Emerald Tree Skink Care: Complete Owner's Guide
Emerald tree skink care explained: enclosure, UVB, communal housing, and why Lamprolepis smaragdina is the best tropical arboreal skink for hobbyists. Start here.
✓Recommended Gear
In this guide, we cover everything you need to know and recommend 7 essential products. Check prices and availability below.
TL;DR: Emerald tree skinks (Lamprolepis smaragdina) need a tall 24×18×36 in enclosure, 80-85°F ambient temps, a 90-100°F basking spot, 70-80% humidity, and T5 HO 6-12% UVB. They're insectivore-dominant omnivores requiring daily gut-loaded feeder insects — more demanding than common skinks and best suited for experienced keepers.

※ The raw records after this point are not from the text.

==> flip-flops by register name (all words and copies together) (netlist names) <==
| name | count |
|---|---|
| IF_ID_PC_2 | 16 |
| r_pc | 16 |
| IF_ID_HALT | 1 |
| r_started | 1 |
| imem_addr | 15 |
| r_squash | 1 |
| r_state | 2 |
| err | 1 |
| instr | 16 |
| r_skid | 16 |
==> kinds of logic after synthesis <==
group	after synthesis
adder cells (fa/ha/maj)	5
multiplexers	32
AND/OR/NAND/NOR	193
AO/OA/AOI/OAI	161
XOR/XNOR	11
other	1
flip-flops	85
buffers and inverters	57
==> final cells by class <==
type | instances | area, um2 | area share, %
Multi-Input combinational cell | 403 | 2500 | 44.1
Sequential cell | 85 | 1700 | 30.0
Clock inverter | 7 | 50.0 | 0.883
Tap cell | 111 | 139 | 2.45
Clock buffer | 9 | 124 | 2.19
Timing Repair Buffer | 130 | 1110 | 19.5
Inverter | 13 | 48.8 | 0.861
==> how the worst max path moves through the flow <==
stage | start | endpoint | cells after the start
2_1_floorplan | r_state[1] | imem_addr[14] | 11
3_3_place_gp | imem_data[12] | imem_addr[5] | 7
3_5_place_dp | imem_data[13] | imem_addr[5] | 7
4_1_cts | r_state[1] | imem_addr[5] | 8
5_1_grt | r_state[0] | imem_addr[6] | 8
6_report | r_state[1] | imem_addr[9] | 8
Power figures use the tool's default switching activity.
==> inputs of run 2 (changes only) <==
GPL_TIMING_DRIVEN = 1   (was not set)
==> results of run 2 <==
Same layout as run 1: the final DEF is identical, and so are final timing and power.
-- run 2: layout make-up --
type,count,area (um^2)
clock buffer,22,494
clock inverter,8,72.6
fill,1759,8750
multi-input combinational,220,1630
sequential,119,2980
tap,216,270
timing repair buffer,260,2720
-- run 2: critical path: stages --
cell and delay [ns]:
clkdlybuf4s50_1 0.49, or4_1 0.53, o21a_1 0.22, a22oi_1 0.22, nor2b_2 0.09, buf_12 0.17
[src/rtl/sar_pkg.sv]
// sar_pkg: shared state encoding, default parameter values and the mask-scan
// helper for the SAR ADC bank sequencer.
package sar_pkg;

    typedef enum logic [2:0] {
        IDLE   = 3'd0,
        SAMPLE = 3'd1,
        SETTLE = 3'd2,
        LATCH  = 3'd3,
        DONE   = 3'd4
    } sar_state_e;

    localparam int SAR_NUM_ADC_DEF       = 8;
    localparam int SAR_NUM_BITS_DEF      = 10;
    localparam int SAR_SAMPLE_CYCLES_DEF = 2;
    localparam int SAR_SETTLE_CYCLES_DEF = 4;

    // Widest mask the scan helper handles; NUM_ADC must not exceed it.
    localparam int SAR_MAX_ADC = 32;

    // Lowest set index in mask at or above 'from'; SAR_MAX_ADC when none is set.
    function automatic int sar_next_set(input logic [SAR_MAX_ADC-1:0] mask,
                                        input int from);
        int idx;
        idx = SAR_MAX_ADC;
        for (int i = SAR_MAX_ADC - 1; i >= 0; i--) begin
            if ((i >= from) && mask[i]) begin
                idx = i;
            end else begin
                idx = idx;
            end
        end
        return idx;
    endfunction

endpackage

[src/rtl/sar_phase_timer.sv]
// sar_phase_timer: loadable down-counter with a zero flag, timing both the
// SAMPLE and SETTLE phases. Load takes priority; the count stops at zero.
module sar_phase_timer #(
    parameter int W = 3
) (
    input  logic         clk,
    input  logic         reset,
    input  logic         i_load,
    input  logic [W-1:0] i_load_val,
    input  logic         i_dec,
    output logic         o_zero
);

    logic [W-1:0] r_count;

    // Phase counter: reload on state entry, otherwise count down to zero.
    always_ff @(posedge clk or posedge reset) begin
        if (reset) begin
            r_count <= '0;
        end else if (i_load) begin
            r_count <= i_load_val;
        end else if (i_dec && (r_count != '0)) begin
            r_count <= r_count - W'(1);
        end else begin
            r_count <= r_count;
        end
    end

    assign o_zero = (r_count == '0);

endmodule

[src/rtl/sar_sequencer.sv]
// sar_sequencer: steps a bank of SAR ADCs (ascending index, masked) through
// sample and MSB-first bit trials. All outputs are registered from the next
// state. Optional macro SAR_ABORT_EN adds an 'abort' input that returns any
// active sweep to IDLE without a done pulse.
module sar_sequencer
    import sar_pkg::*;
#(
    parameter int NUM_ADC       = SAR_NUM_ADC_DEF,
    parameter int NUM_BITS      = SAR_NUM_BITS_DEF,
    parameter int SAMPLE_CYCLES = SAR_SAMPLE_CYCLES_DEF,
    parameter int SETTLE_CYCLES = SAR_SETTLE_CYCLES_DEF
) (
    input  logic                clk,
    input  logic                reset,
    input  logic                start,
    input  logic [NUM_ADC-1:0]  adc_mask,
`ifdef SAR_ABORT_EN
    input  logic                abort,
`endif
    output logic [NUM_ADC-1:0]  adc_sel,
    output logic [NUM_BITS-1:0] bit_sel,
    output logic [NUM_ADC-1:0]  wr_adc,
    output logic                sample,
    output logic                bit_valid,
    output logic                busy,
    output logic                done
);

    localparam int AIW  = (NUM_ADC > 1) ? $clog2(NUM_ADC) : 1;
    localparam int BIW  = (NUM_BITS > 1) ? $clog2(NUM_BITS) : 1;
    localparam int CMAX = (SAMPLE_CYCLES > SETTLE_CYCLES) ? SAMPLE_CYCLES : SETTLE_CYCLES;
    localparam int TW   = $clog2(CMAX + 1);

    sar_state_e         r_state, w_state_nx;
    logic [NUM_ADC-1:0] r_mask, w_mask_nx;
    logic [AIW-1:0]     r_adc_idx, w_adc_idx_nx;
    logic [BIW-1:0]     r_bit_idx, w_bit_idx_nx;
    logic               w_tmr_load, w_tmr_dec, w_tmr_zero;
    logic [TW-1:0]      w_tmr_val;
    int                 w_first_idx, w_next_idx;
    logic               w_abort;

    logic [NUM_ADC-1:0]  r_adc_sel, r_wr_adc, w_adc_sel_nx, w_wr_adc_nx;
    logic [NUM_BITS-1:0] r_bit_sel, w_bit_sel_nx;
    logic                r_sample, r_bit_valid, r_busy, r_done;

`ifdef SAR_ABORT_EN
    assign w_abort = abort && (r_state != IDLE);
`else
    assign w_abort = 1'b0;
`endif

    // Mask scans: first ADC of a new sweep and the next ADC after the current one.
    assign w_first_idx = sar_next_set(SAR_MAX_ADC'(adc_mask), 0);
    assign w_next_idx  = sar_next_set(SAR_MAX_ADC'(r_mask), int'(r_adc_idx) + 1);

    sar_phase_timer #(.W(TW)) u_timer (
        .clk        (clk),
        .reset      (reset),
        .i_load     (w_tmr_load),
        .i_load_val (w_tmr_val),
        .i_dec      (w_tmr_dec),
        .o_zero     (w_tmr_zero)
    );

    // Next-state logic: phase sequencing, index stepping and timer control.
    always_comb begin
        w_state_nx   = r_state;
        w_mask_nx    = r_mask;
        w_adc_idx_nx = r_adc_idx;
        w_bit_idx_nx = r_bit_idx;
        w_tmr_load   = 1'b0;
        w_tmr_val    = '0;
        w_tmr_dec    = 1'b0;
        if (w_abort) begin
            w_state_nx = IDLE;
            w_mask_nx  = '0;
        end else begin
            case (r_state)
                IDLE: begin
                    if (start && (adc_mask != '0)) begin
                        w_mask_nx    = adc_mask;
                        w_adc_idx_nx = AIW'(w_first_idx);
                        w_state_nx   = SAMPLE;
                        w_tmr_load   = 1'b1;
                        w_tmr_val    = TW'(SAMPLE_CYCLES - 1);
                    end else if (start) begin
                        w_state_nx = DONE;
                    end else begin
                        w_state_nx = IDLE;
                    end
                end
                SAMPLE: begin
                    if (w_tmr_zero) begin
                        w_state_nx   = SETTLE;
                        w_bit_idx_nx = BIW'(NUM_BITS - 1);
                        w_tmr_load   = 1'b1;
                        w_tmr_val    = TW'(SETTLE_CYCLES - 1);
                    end else begin
                        w_tmr_dec = 1'b1;
                    end
                end
                SETTLE: begin
                    if (w_tmr_zero) begin
                        w_state_nx = LATCH;
                    end else begin
                        w_tmr_dec = 1'b1;
                    end
                end
                LATCH: begin
                    if (r_bit_idx != '0) begin
                        w_bit_idx_nx = r_bit_idx - BIW'(1);
                        w_state_nx   = SETTLE;
                        w_tmr_load   = 1'b1;
                        w_tmr_val    = TW'(SETTLE_CYCLES - 1);
                    end else if (w_next_idx < NUM_ADC) begin
                        w_adc_idx_nx = AIW'(w_next_idx);
                        w_state_nx   = SAMPLE;
                        w_tmr_load   = 1'b1;
                        w_tmr_val    = TW'(SAMPLE_CYCLES - 1);
                    end else begin
                        w_state_nx = DONE;
                    end
                end
                DONE: begin
                    w_state_nx = IDLE;
                    w_mask_nx  = '0;
                end
                default: begin
                    w_state_nx = IDLE;
                    w_mask_nx  = '0;
                end
            endcase
        end
    end

    // Moore output decode from the next state, registered below.
    always_comb begin
        w_adc_sel_nx = '0;
        w_bit_sel_nx = '0;
        w_wr_adc_nx  = '0;
        if ((w_state_nx == SAMPLE) || (w_state_nx == SETTLE) || (w_state_nx == LATCH)) begin
            w_adc_sel_nx = NUM_ADC'(1'b1) << w_adc_idx_nx;
        end else begin
            w_adc_sel_nx = '0;
        end
        if ((w_state_nx == SETTLE) || (w_state_nx == LATCH)) begin
            w_bit_sel_nx = NUM_BITS'(1'b1) << w_bit_idx_nx;
        end else begin
            w_bit_sel_nx = '0;
        end
        if (w_state_nx == LATCH) begin
            w_wr_adc_nx = w_adc_sel_nx;
        end else begin
            w_wr_adc_nx = '0;
        end
    end

    // State, sweep context and registered outputs.
    always_ff @(posedge clk or posedge reset) begin
        if (reset) begin
            r_state     <= IDLE;
            r_mask      <= '0;
            r_adc_idx   <= '0;
            r_bit_idx   <= '0;
            r_adc_sel   <= '0;
            r_bit_sel   <= '0;
            r_wr_adc    <= '0;
            r_sample    <= 1'b0;
            r_bit_valid <= 1'b0;
            r_busy      <= 1'b0;
            r_done      <= 1'b0;
        end else begin
            r_state     <= w_state_nx;
            r_mask      <= w_mask_nx;
            r_adc_idx   <= w_adc_idx_nx;
            r_bit_idx   <= w_bit_idx_nx;
            r_adc_sel   <= w_adc_sel_nx;
            r_bit_sel   <= w_bit_sel_nx;
            r_wr_adc    <= w_wr_adc_nx;
            r_sample    <= (w_state_nx == SAMPLE);
            r_bit_valid <= (w_state_nx == LATCH);
            r_busy      <= (w_state_nx != IDLE) && (w_state_nx != DONE);
            r_done      <= (w_state_nx == DONE);
        end
    end

    assign adc_sel   = r_adc_sel;
    assign bit_sel   = r_bit_sel;
    assign wr_adc    = r_wr_adc;
    assign sample    = r_sample;
    assign bit_valid = r_bit_valid;
    assign busy      = r_busy;
    assign done      = r_done;

endmodule

[config.mk]
export PLATFORM = sky130hd
export DESIGN_NAME = sar_sequencer
export DESIGN_NICKNAME = d
export VERILOG_FILES = /design/src/rtl/sar_pkg.sv /design/src/rtl/sar_phase_timer.sv /design/src/rtl/sar_sequencer.sv
export SDC_FILE = /design/constraint.sdc
export NUM_CORES = 1
export LEC_CHECK = 0
export CORE_MARGIN = 1
export CORE_UTILIZATION = 59
export CTS_CLUSTER_DIAMETER = 120
export DETAILED_ROUTE_END_ITERATION = 8
export DONT_BUFFER_PORTS = 1
export PLACE_DENSITY = 0.77
export SKIP_CTS_REPAIR_TIMING = 1
export SLEW_MARGIN = 30
export SYNTH_ARGS = -nofsm -noshare
export SYNTH_HDL_FRONTEND = slang
export SYNTH_HIERARCHICAL = 1
export SYNTH_SLANG_ARGS = --single-unit
export TNS_END_PERCENT = 100
[constraint.sdc]
create_clock -name clk -period 3.1 [get_ports clk]
set_input_delay 0.775 -clock clk [delete_from_list [all_inputs] [get_ports clk]]
set_output_delay 0.775 -clock clk [all_outputs]
set_load 0.05 [all_outputs]
==> flow_metrics.env <==
export IMPL_status="finished, final reports clean"
export IMPL_worstSetupPathType="reg -> reg"
export IMPL_layout_drive_gt1_share_pct=13.17
export IMPL_drt_initial_drc_count=113
export IMPL_cp_start_kind="register"
export IMPL_internal_power_uw=1674
export IMPL_htree_levels=2
export IMPL_place_area_sq_mm=0.002806
export IMPL_fin_area_sq_mm=0.002928
export IMPL_synth_edf_count=0
export IMPL_postSynthCellCount=278
export IMPL_clk_pin_slew_ps=90
export IMPL_critPathMaxFanout=10
export IMPL_seq_power_share_pct=40.5
export IMPL_fin_ws_ps=239.7
export IMPL_grt_max_degree=49
export IMPL_drv_cap=0
export IMPL_grt_pass1_wl_um=9225
export IMPL_combPwrFrac_pct=45.2
export IMPL_arrival_ps=3110
export IMPL_num_rows=24
export IMPL_die_w_um=70.35
export IMPL_cts_tree="built"
export IMPL_finalCriticalPeriod_ps=2860
export IMPL_yosys_warnings=6
export IMPL_final_cell_mix="49 x dfrtp_1, 27 x nand2_1, 19 x nor2_1"
export IMPL_synthToLayoutAreaGrowth_pct=6.219
export IMPL_die_h_um=70.35
export IMPL_cts_root_buf="clkbuf_8"
export IMPL_p_leak_uw=0.001254
export IMPL_fin_worst_skew_ps=7.687
export IMPL_wirelength_um=5438
export IMPL_final_nets=298
export IMPL_finalHoldViolCount=0
export IMPL_dpl_worst_slack_ps=149.0
export IMPL_r2r_slack_ps=240
export IMPL_fmax_ghz=0.3496
export IMPL_syn_area_per_cell_sq_um=9.915
export IMPL_insertion_delay_ps=310
export IMPL_grt_setup_unrepaired="false"
export IMPL_gp_congestion=0.9192
export IMPL_final_cell_count_no_fill=333
export IMPL_holdCritPathClass="in -> async"
export IMPL_dp_hpwl_um=4087
export IMPL_yosysUniqueCellTypes=58
export IMPL_worst_pin_slew_ps=775.1
export IMPL_cp_end_kind="register"
export IMPL_cp_required_ps=3350
export IMPL_num_vias=2114
export IMPL_vias_per_cell=6.348
export IMPL_core_sq_mm=0.004414
export IMPL_wl_per_cell_um=16.33
export IMPL_cts_max_path_buffers=2
export IMPL_vdd_drop_max_mv=0.5540
export IMPL_finalSetupViolCount=0
export IMPL_r2r_end="u_timer/r_count[1]$_DFFE_PP0P_"
export IMPL_p_sw_uw=1537
export IMPL_powerDensity_mw_per_mm2=1097
export IMPL_numPortBuffers=0
export IMPL_start_util_pct=62.44
export IMPL_place_inst=325
export IMPL_synth_async_reset_ratio_pct=100.0
export IMPL_final_setup_tns_ps=0
export IMPL_yosysSeqAreaShare_pct=46.30
export IMPL_synth_main_ff_cell="dfrtp_1"
export IMPL_ios=41
export IMPL_finalCritPeriodShare_pct=92.27
export IMPL_cts_buffers=5
export IMPL_fillCellCount=359
export IMPL_grt_usage_pct=23.76
export IMPL_reg2reg_from="r_adc_idx[1]$_DFF_PP0_"
export IMPL_r2r_cells=10
export IMPL_pwr_share_clk_pct=14.3
export IMPL_layout_commonest_cell="dfrtp_1"
export IMPL_drc=0
export IMPL_p_sw_share_pct=47.86
export IMPL_synth_cell_area_sq_mm=0.002756
export IMPL_final_core_util_pct=66.33
export IMPL_ys_ff_latch=51
export IMPL_syn_nets=296
export IMPL_insertedDiodeCount=0
export IMPL_grt_pass1_vias=1965
export IMPL_cts_sinks=51
export IMPL_grt_overflow_total=0
export IMPL_finalMaxSlewViolations=0
export IMPL_maxSlewHeadroom_pct=48.26
export IMPL_ant_nets=0
export IMPL_antenna_found_initial=0
export IMPL_drtPass1Iterations=5
export IMPL_dieArea_sq_mm=0.004949
## power by group through the flow
stage                     Clock (uW)  Sequential, uW  Combinational, uW
after global placement             0            1300               1400
after floorplan                    0            1240               1220
after global routing             498            1330               1620
after detailed placement           0            1310               1430
final                            460            1300               1450
after CTS                        470            1290               1440
## kinds of logic (layout without fill, tap and decap cells)
kind of cell	count (synthesis)	count (layout)	share of synthesized area [%]
and+or+nand+nor	104	104	22.06
AOI/OAI and AO/OA	83	83	22.61
DFF	51	51	46.30
buffers and inverters	29	32	4.721
adders and majority gates	7	7	3.177
xor gates and xnor gates	2	2	0.6356
other	1	1	0.1360
muxes	1	1	0.3632
## critical path, stage by stage, from the launching register on
cell and delay, ps:
dfrtp_2 480, inv_1 110, ha_1 200, or3b_2 440
o221ai_1 330, o2111a_1 330, a31oi_1 100, a31oi_1 230
nor2_2 130, nor4b_1 310, a221o_1 150
## area by class of cell
type                    instances  area [sq um]  area share, %
repair buffers                  6         45.04          1.538
well taps                      52         65.06          2.222
multi-input cells             198          1353          46.20
clock buffers                   5         68.82          2.350
clock inverters                 3         46.29          1.581
flip-flops and latches         51          1279          43.68
inverters                      18         71.32          2.436
## cells in the mapped netlist (2+ instances only)
| cell type | n | area [sq um] |
|---|---|---|
| clkbuf_1 | 5 | 18.77 |
| or2_2 | 2 | 12.51 |
| nor2_1 | 20 | 75.07 |
| nor3_1 | 6 | 30.03 |
| buf_6 | 2 | 22.52 |
| nand2b_1 | 4 | 25.02 |
| o21ai_0 | 16 | 80.08 |
| and2_1 | 2 | 12.51 |
| o211ai_1 | 4 | 30.03 |
| o31a_1 | 2 | 17.52 |
| nor4_4 | 2 | 42.54 |
| a31oi_1 | 7 | 43.79 |
| o21a_1 | 2 | 15.01 |
| a22oi_1 | 2 | 15.01 |
| a211oi_1 | 10 | 75.07 |
| ha_1 | 7 | 87.58 |
| o31ai_1 | 2 | 15.01 |
| o32a_1 | 2 | 20.02 |
| nand2_1 | 27 | 101.4 |
| dfrtp_1 | 51 | 1276 |
| o211a_1 | 3 | 30.03 |
| inv_1 | 17 | 63.81 |
| nand4_1 | 2 | 12.51 |
| nor4_2 | 5 | 62.56 |
| nand3b_1 | 2 | 15.01 |
| nor3b_1 | 2 | 15.01 |
| a21o_1 | 2 | 15.01 |
| o221ai_1 | 2 | 17.52 |
| buf_2 | 3 | 15.01 |
| nor2b_1 | 5 | 31.28 |
| a21oi_1 | 12 | 60.06 |
| nor4b_1 | 4 | 35.03 |
| nor4_1 | 4 | 25.02 |
| or3b_2 | 3 | 26.28 |
| a2bb2oi_1 | 2 | 17.52 |
| nand3_1 | 10 | 50.05 |
| xnor2_1 | 2 | 17.52 |
| a221o_1 | 3 | 30.03 |
## flip-flops by register name (all words and copies together) (netlist names), 3 cells and up
name             cells
u_timer/r_count      3
r_bit_idx            4
bit_sel             10
r_state              3
adc_sel              8
wr_adc               8
r_adc_idx            3
r_mask               8
## per-layer routing
metal / vias up / track usage, % / wire length (um)
li1: 1020 / - / -
met1: 1014 / 33.81 / 2605
met2: 70 / 34.39 / 2430
met3: 10 / 7.215 / 309
met4: 0 / 8.000 / 94
met5: - / 0 / 0
## how the worst max path moves through the flow
stage	startpoint	to	slack, ps	depth (start not counted)
detailed placement	r_adc_idx[1]$_DFF_PP0_	u_timer/r_count[1]$_DFFE_PP0P_	150	10
finish	r_adc_idx[1]$_DFF_PP0_	u_timer/r_count[1]$_DFFE_PP0P_	240	10
global route	r_adc_idx[1]$_DFF_PP0_	u_timer/r_count[0]$_DFFE_PP0P_	20	10
global placement	r_adc_idx[1]$_DFF_PP0_	u_timer/r_count[2]$_DFFE_PP0P_	250	10
CTS	r_adc_idx[1]$_DFF_PP0_	u_timer/r_count[2]$_DFFE_PP0P_	140	10
floorplan	r_adc_idx[0]$_DFF_PP0_	u_timer/r_count[1]$_DFFE_PP0P_	460	11
## through the flow
step           total power [uW]  hold slack [ps]
4_1_cts                    3203            205.5
3_3_place_gp               2707            493.4
3_5_place_dp               2740            514.2
6_report                   3211            211.7
5_1_grt                    3447            206.9
2_1_floorplan              2456            465.8
No activity file was read; power rests on OpenSTA's default activity.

You've spotted an emerald tree skink in a photo and immediately understood the appeal: scales so iridescent they look like hammered copper-green foil, a slender arboreal body designed for life in tropical canopies, and an alert, curious demeanor that makes most other skinks look sedentary by comparison. Lamprolepis smaragdina is one of the most visually spectacular lizards available in the hobby — and unlike its reputation might suggest, it's genuinely accessible to keepers with intermediate experience.
Here's the thing most introductory care sheets miss: emerald tree skinks are one of the very few skink species that can successfully be kept in communal groups. A trio or small colony in a tall planted enclosure isn't just possible — it's arguably how they're best displayed. That single fact reshapes their entire setup philosophy.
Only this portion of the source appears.